BEGIN Data section

--- config.mk ---
export PLATFORM = sky130hd
export DESIGN_NAME = led_blink_sequencer
export DESIGN_NICKNAME = d
export VERILOG_FILES = /design/src/rtl/led_blink_sequencer.sv
export SDC_FILE = /design/constraint.sdc
export NUM_CORES = 1
export LEC_CHECK = 0
export BUFFER_PORTS_ARGS = -buffer_cell sky130_fd_sc_hd__buf_2
export CORE_ASPECT_RATIO = 0.9
export CORE_MARGIN = 4
export CORE_UTILIZATION = 55
export CTS_CLUSTER_DIAMETER = 150
export DETAILED_ROUTE_END_ITERATION = 16
export GPL_ROUTABILITY_DRIVEN = 0
export PLACE_DENSITY = 0.74
export SLEW_MARGIN = 20
export SYNTH_ARGS = -nofsm -noshare
export SYNTH_HDL_FRONTEND = slang
export SYNTH_SLANG_ARGS = --single-unit
--- constraint.sdc ---
create_clock -name CLOCK_50 -period 3.7 [get_ports CLOCK_50]
set_input_delay 0.185 -clock CLOCK_50 [delete_from_list [all_inputs] [get_ports CLOCK_50]]
set_output_delay 0.185 -clock CLOCK_50 [all_outputs]
set_load 0.005 [all_outputs]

END Data section

* _Exercise requirements_: Copying should begin at the line containing "export BUFFER_PORTS_ARGS = -buffer_cell" and end at the last line of the material, with every line in between reproduced exactly.

* _Output_:
export BUFFER_PORTS_ARGS = -buffer_cell sky130_fd_sc_hd__buf_2
export CORE_ASPECT_RATIO = 0.9
export CORE_MARGIN = 4
export CORE_UTILIZATION = 55
export CTS_CLUSTER_DIAMETER = 150
export DETAILED_ROUTE_END_ITERATION = 16
export GPL_ROUTABILITY_DRIVEN = 0
export PLACE_DENSITY = 0.74
export SLEW_MARGIN = 20
export SYNTH_ARGS = -nofsm -noshare
export SYNTH_HDL_FRONTEND = slang
export SYNTH_SLANG_ARGS = --single-unit
--- constraint.sdc ---
create_clock -name CLOCK_50 -period 3.7 [get_ports CLOCK_50]
set_input_delay 0.185 -clock CLOCK_50 [delete_from_list [all_inputs] [get_ports CLOCK_50]]
set_output_delay 0.185 -clock CLOCK_50 [all_outputs]
set_load 0.005 [all_outputs]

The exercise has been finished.